Inflammation of the trochanteric bursa (on the left – in red, on the right – indicated by an arrow)
The muscles that provide movement in the hip joint contract and lengthen. In this case, the muscle can rub against surrounding muscles, tendons and bones. To reduce this friction in our body there are special synovial bags (bursae) that contain fluid. In some cases, the synovial bag becomes inflamed, which is manifested by pain. Such a disease is called bursitis (from the Latin word «bursa» – bag and ending «itis» – inflammation).
The main causes of bursitis are trauma, physical overload of tendons and muscles. The development of the disease is promoted by hypothermia, sedentary and inactive lifestyle, obesity, different leg lengths.
There are many synovial bags around the hip joint. The most common is trochanteric bursitis, which is sometimes called trochanteritis.
In case of a trochanteric bursa inflammation (trochanteric bursitis or trochanteritis), which is located near the greater trochanter of femur, pain is localized in the region of the greater trochanter – external bone protrusion on the femur. Next to this bursa, there is another one – an iliopsoas, but an iliopsoas bursitis does not have practical value since the treatment is the same in either case.

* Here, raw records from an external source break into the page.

$ cat src/rtl/pitch_int_search_sub.sv
// 16-bit signed saturating subtract: diff_o = sat(a_i - b_i).
// Ports:
//   a_i    : minuend, two's complement
//   b_i    : subtrahend, two's complement
//   diff_o : difference clamped to [16'h8000, 16'h7FFF]; its sign bit is exact
module pitch_int_search_sub (
   input  logic [15:0] a_i,
   input  logic [15:0] b_i,
   output logic [15:0] diff_o
);

   logic [16:0] diff_wide;

   always_comb begin
      diff_wide = {a_i[15], a_i} - {b_i[15], b_i};
      // Bits 16 and 15 disagree only on overflow; bit 16 is the true sign.
      if (diff_wide[16] != diff_wide[15]) begin
         diff_o = diff_wide[16] ? 16'h8000 : 16'h7FFF;
      end else begin
         diff_o = diff_wide[15:0];
      end
   end

endmodule

$ cat src/rtl/pitch_int_search.sv
// Closed-loop integer pitch lag search. Scans corr[] for lags
// T0_min-4 .. T0_max+4 in scratch memory and returns the lag of the largest
// correlation (later lag wins ties) together with that correlation.
// Optional feature macro: PITCH_RANGE_CHECK_EN (adds the rangeErr port and clamps
// an illegal T0_max to T0_min + 6).
// Ports:
//   clock       : system clock, rising edge
//   reset       : synchronous, active-high
//   start       : begin a search, only honoured in the idle state
//   T0_min      : lower lag bound, two's complement
//   T0_max      : upper lag bound, two's complement
//   corrBase    : scratch address of the first correlation entry
//   memIn       : scratch read data, correlation in [15:0] (one-cycle read latency)
//   memReadAddr : scratch read address, 0 outside read cycles
//   T0          : selected lag (registered)
//   maxCorr     : correlation at T0 (registered)
//   done        : one-cycle completion pulse
//   rangeErr    : range violation flag of the last accepted start (macro only)
module pitch_int_search
   import pitch_int_search_pkg::*;
(
   input  logic        clock,
   input  logic        reset,
   input  logic        start,
   input  logic [15:0] T0_min,
   input  logic [15:0] T0_max,
   input  logic [11:0] corrBase,
   input  logic [31:0] memIn,
   output logic [11:0] memReadAddr,
   output logic [15:0] T0,
   output logic [15:0] maxCorr,
   output logic        done
`ifdef PITCH_RANGE_CHECK_EN
   ,
   output logic        rangeErr
`endif
);

   typedef enum logic [1:0] {StInit, StRd, StCmp, StDone} state_e;

   state_e      state_q, state_d;
   logic [15:0] idx_q, idx_d;
   logic [15:0] last_q, last_d;   // N - 1
   logic [15:0] t_min_q, t_min_d;
   logic [11:0] base_q, base_d;
   logic [15:0] lag_q, lag_d;
   logic [15:0] max_q, max_d;

   logic [15:0] t0_max_eff;
   logic [15:0] t_min_new;
   logic [15:0] t_max_new;
   logic [15:0] cmp_diff;
   logic        corr_ge;
   logic        unused_mem_hi;

   assign unused_mem_hi = ^memIn[31:16];

`ifdef PITCH_RANGE_CHECK_EN
   logic              range_err_q, range_err_d;
   logic signed [16:0] span;
   logic              range_bad;

   always_comb begin
      span       = $signed({T0_max[15], T0_max}) - $signed({T0_min[15], T0_min});
      range_bad  = (span < 17'sd0) || (span > 17'sd6);
      t0_max_eff = range_bad ? (T0_min + 16'(PIT_SPAN_MAX)) : T0_max;
   end

   assign rangeErr = range_err_q;
`else
   // Unchecked: a reversed range simply wraps through 16-bit arithmetic.
   assign t0_max_eff = T0_max;
`endif

   assign t_min_new = T0_min - 16'(L_INTER4);
   assign t_max_new = t0_max_eff + 16'(L_INTER4);

   // memIn >= max_q exactly when the saturated difference is non-negative.
   pitch_int_search_sub u_sub (
      .a_i    (memIn[15:0]),
      .b_i    (max_q),
      .diff_o (cmp_diff)
   );
   assign corr_ge = ~cmp_diff[15];

   assign T0      = lag_q;
   assign maxCorr = max_q;

   always_comb begin
      state_d     = state_q;
      idx_d       = idx_q;
      last_d      = last_q;
      t_min_d     = t_min_q;
      base_d      = base_q;
      lag_d       = lag_q;
      max_d       = max_q;
`ifdef PITCH_RANGE_CHECK_EN
      range_err_d = range_err_q;
`endif
      memReadAddr = '0;
      done        = 1'b0;

      case (state_q)
         StInit: begin
            idx_d = '0;
            if (start) begin
               t_min_d     = t_min_new;
               last_d      = t_max_new - t_min_new;
               base_d      = corrBase;
               // The running max starts here so results stay held while idle.
               max_d       = CORR_MIN;
`ifdef PITCH_RANGE_CHECK_EN
               range_err_d = range_bad;
`endif
               state_d     = StRd;
            end
         end
         StRd: begin
            memReadAddr = base_q + idx_q[11:0];
            state_d     = StCmp;
         end
         StCmp: begin
            if (corr_ge) begin
               max_d = memIn[15:0];
               lag_d = t_min_q + idx_q;
            end
            if (idx_q == last_q) begin
               state_d = StDone;
            end else begin
               idx_d   = idx_q + 16'd1;
               state_d = StRd;
            end
         end
         StDone: begin
            done    = 1'b1;
            state_d = StInit;
         end
         default: state_d = StInit;
      endcase
   end

   always_ff @(posedge clock) begin
      if (reset) begin
         state_q     <= StInit;
         idx_q       <= '0;
         last_q      <= '0;
         t_min_q     <= '0;
         base_q      <= '0;
         lag_q       <= '0;
         max_q       <= '0;
`ifdef PITCH_RANGE_CHECK_EN
         range_err_q <= 1'b0;
`endif
      end else begin
         state_q     <= state_d;
         idx_q       <= idx_d;
         last_q      <= last_d;
         t_min_q     <= t_min_d;
         base_q      <= base_d;
         lag_q       <= lag_d;
         max_q       <= max_d;
`ifdef PITCH_RANGE_CHECK_EN
         range_err_q <= range_err_d;
`endif
      end
   end

endmodule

In this disease, there is a deep, sometimes burning pain in the hip joint, which sometimes radiates (gives) down along the outer surface of the thigh. A typical complaint is the inability to lie on a particular side due to a significant increase in pain in the thigh, as well as increased pain when walking, climbing stairs, squatting and rotating thigh inward, sometimes outward. The pain decrease at rest, but can periodically intensify at night, especially when lying on the sick side.

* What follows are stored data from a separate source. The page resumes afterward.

$ cat src/rtl/v_calc_seq.sv
`default_nettype none
// ============================================================================
// Module      : v_calc_seq
// Description : Sequential calculator. Synchronises and edge-detects five
//               push-buttons, latches operands A/B, performs add, absolute
//               difference and multiply in one cycle, and divide/modulo over
//               W cycles using a restoring divider. The registered result is
//               saturated to DMAX for the 4-digit seven-segment display.
// Revision    : 1.0 - initial release
// ============================================================================
module v_calc_seq #(
    parameter int W    = 7,
    parameter int RW   = 14,
    parameter int DMAX = 9999
) (
    input  logic          clk,
    input  logic          rst,
    input  logic [W:0]    sw,
    input  logic [4:0]    btn,
    output logic [RW-1:0] result,
    output logic [W-1:0]  rem,
    output logic          busy,
    output logic          done,
    output logic          err
);

    localparam int              c_CW       = $clog2(W + 1);
    localparam logic [1:0]      c_IDLE     = 2'd0;
    localparam logic [1:0]      c_DIV      = 2'd1;
    localparam logic [1:0]      c_DONE     = 2'd2;
    localparam logic [RW-1:0]   c_DMAX     = RW'(DMAX);
    localparam logic [c_CW-1:0] c_CNT_INIT = c_CW'(W);
    localparam logic [c_CW-1:0] c_CNT_LAST = c_CW'(1);

    // Button synchroniser and previous-value registers
    logic [4:0] s1_q, s1_d;
    logic [4:0] s2_q, s2_d;
    logic [4:0] p_q,  p_d;

    // Operand, divider and output registers
    logic [W-1:0]    a_q, a_d;
    logic [W-1:0]    b_q, b_d;
    logic [W-1:0]    dq_q, dq_d;      // dividend shifting out, quotient shifting in
    logic [W-1:0]    dr_q, dr_d;      // partial remainder
    logic [W-1:0]    dd_q, dd_d;      // divisor snapshot
    logic [c_CW-1:0] cnt_q, cnt_d;
    logic [1:0]      state_q, state_d;
    logic [RW-1:0]   result_q, result_d;
    logic [W-1:0]    rem_q, rem_d;
    logic            busy_q, busy_d;
    logic            done_q, done_d;
    logic            err_q, err_d;

    // Combinational helpers
    logic [4:0]     w_edge;
    logic [4:0]     w_sel;
    logic [W:0]     w_sum;
    logic [W-1:0]   w_diff;
    logic [2*W-1:0] w_prod;
    logic [RW-1:0]  w_op_val;
    logic [W:0]     w_shift;
    logic           w_ge;
    logic [W-1:0]   w_sub;

    // Button path: two-stage synchroniser followed by previous-value register
    always_comb begin
        s1_d = btn;
        s2_d = s1_q;
        p_d  = s2_q;
    end

    // Rising-edge detect; keep only the lowest-index edge when several coincide
    always_comb begin
        w_edge = s2_q & ~p_q;
        w_sel  = w_edge & (~w_edge + 5'd1);
    end

    // Single-cycle arithmetic, zero-extended to the result width
    always_comb begin
        w_sum    = {1'b0, a_q} + {1'b0, b_q};
        w_diff   = (a_q >= b_q) ? (a_q - b_q) : (b_q - a_q);
        w_prod   = (2*W)'(a_q) * (2*W)'(b_q);
        w_op_val = '0;
        if (w_sel[1]) begin
            w_op_val = RW'(w_sum);
        end else if (w_sel[2]) begin
            w_op_val = RW'(w_diff);
        end else if (w_sel[3]) begin
            w_op_val = RW'(w_prod);
        end
    end

    // One restoring shift-subtract step; the difference is taken modulo 2^W
    // since it is only kept when it is smaller than the divisor
    always_comb begin
        w_shift = {dr_q, dq_q[W-1]};
        w_ge    = (w_shift >= {1'b0, dd_q});
        w_sub   = w_shift[W-1:0] - dd_q;
    end

    // Control FSM: operand loads, single-cycle ops and divider sequencing
    always_comb begin
        a_d      = a_q;
        b_d      = b_q;
        dq_d     = dq_q;
        dr_d     = dr_q;
        dd_d     = dd_q;
        cnt_d    = cnt_q;
        state_d  = state_q;
        result_d = result_q;
        rem_d    = rem_q;
        busy_d   = busy_q;
        err_d    = err_q;
        done_d   = 1'b0;

        case (state_q)
            c_IDLE: begin
                if (w_sel[0]) begin
                    if (sw[W]) begin
                        b_d = sw[W-1:0];
                    end else begin
                        a_d = sw[W-1:0];
                    end
                end else if (w_sel[1] || w_sel[2] || w_sel[3]) begin
                    rem_d  = '0;
                    done_d = 1'b1;
                    if (w_op_val > c_DMAX) begin
                        result_d = c_DMAX;
                        err_d    = 1'b1;
                    end else begin
                        result_d = w_op_val;
                        err_d    = 1'b0;
                    end
                end else if (w_sel[4]) begin
                    if (b_q == '0) begin
                        result_d = '0;
                        rem_d    = '0;
                        err_d    = 1'b1;
                        done_d   = 1'b1;
                    end else begin
                        dq_d    = a_q;
                        dr_d    = '0;
                        dd_d    = b_q;
                        cnt_d   = c_CNT_INIT;
                        busy_d  = 1'b1;
                        err_d   = 1'b0;
                        state_d = c_DIV;
                    end
                end
            end
            c_DIV: begin
                dr_d  = w_ge ? w_sub : w_shift[W-1:0];
                dq_d  = {dq_q[W-2:0], w_ge};
                cnt_d = cnt_q - c_CNT_LAST;
                if (cnt_q == c_CNT_LAST) begin
                    state_d = c_DONE;
                end
            end
            c_DONE: begin
                result_d = RW'(dq_q);
                rem_d    = dr_q;
                busy_d   = 1'b0;
                done_d   = 1'b1;
                state_d  = c_IDLE;
            end
            default: begin
                state_d = c_IDLE;
                busy_d  = 1'b0;
            end
        endcase
    end

    // State registers with synchronous active-high reset
    always_ff @(posedge clk) begin
        if (rst) begin
            s1_q     <= '0;
            s2_q     <= '0;
            p_q      <= '0;
            a_q      <= '0;
            b_q      <= '0;
            dq_q     <= '0;
            dr_q     <= '0;
            dd_q     <= '0;
            cnt_q    <= '0;
            state_q  <= c_IDLE;
            result_q <= '0;
            rem_q    <= '0;
            busy_q   <= 1'b0;
            done_q   <= 1'b0;
            err_q    <= 1'b0;
        end else begin
            s1_q     <= s1_d;
            s2_q     <= s2_d;
            p_q      <= p_d;
            a_q      <= a_d;
            b_q      <= b_d;
            dq_q     <= dq_d;
            dr_q     <= dr_d;
            dd_q     <= dd_d;
            cnt_q    <= cnt_d;
            state_q  <= state_d;
            result_q <= result_d;
            rem_q    <= rem_d;
            busy_q   <= busy_d;
            done_q   <= done_d;
            err_q    <= err_d;
        end
    end

    assign result = result_q;
    assign rem    = rem_q;
    assign busy   = busy_q;
    assign done   = done_q;
    assign err    = err_q;

endmodule
`default_nettype wire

Upon examination, the doctor reveals pain during palpation (pressure) of the greater trochanter of the femur. A similar pain is present with tendinitis of the middle gluteal muscle, but it is felt slightly higher and is provoked by active abduction of the thigh, while pain with trochanteric bursitis is most felt in the position of pronation and adduction of thigh. To identify this symptom, the doctor moves a patient’s leg with his hands and determines the position in which pain is maximal.
Typical localization of pain in a patient with trochanteric bursitis
An X-ray examination for trochanteric bursitis can show calcifications (areas of ossification) in periarticular soft tissues near the greater trochanter. Also, osteophytes (bone spikes) can be detected in the region of the greater trochanter. Magnetic resonance imaging may show signs of inflammation of the trochanteric bursa and fluid accumulation in it. It is possible to perform an ultrasound, which also shows the presence of excess fluid in the bag.
For recovery, rest, physiotherapy exercises and anti-inflammatory drugs are usually enough. In protracted cases, physiotherapy, glucocorticoid injections, or surgical treatment may be required.
Injection of a hormonal drug into the trochanteric bursa area
Treatment begins with a prescription of anti-inflammatory drugs and elimination of movements that provoke pain. After stopping acute pain, stretching exercises should begin for stretching the iliotibial tract and tensor fasciae latae muscle, strengthening gluteal muscles. Specific exercises depend on the type of bursitis.
If these methods do not have the desired effect, physiotherapy, in particular electrophoresis or ultrasound therapy is prescribed. If this does not help, an injection of glucocorticoids in the most painful place is administered. In most cases, these methods are enough to cure the patient.
Extracorporeal shock wave therapy has a good effect.
In rare cases, pain persists despite conservative treatment and serves as an indication for surgery. Several methods of surgical treatment of trochanteric bursitis have been described, which, according to published data, are quite effective even among athletes and allow them to return to sports a few months after the operation.
The prognosis for recovery is usually good.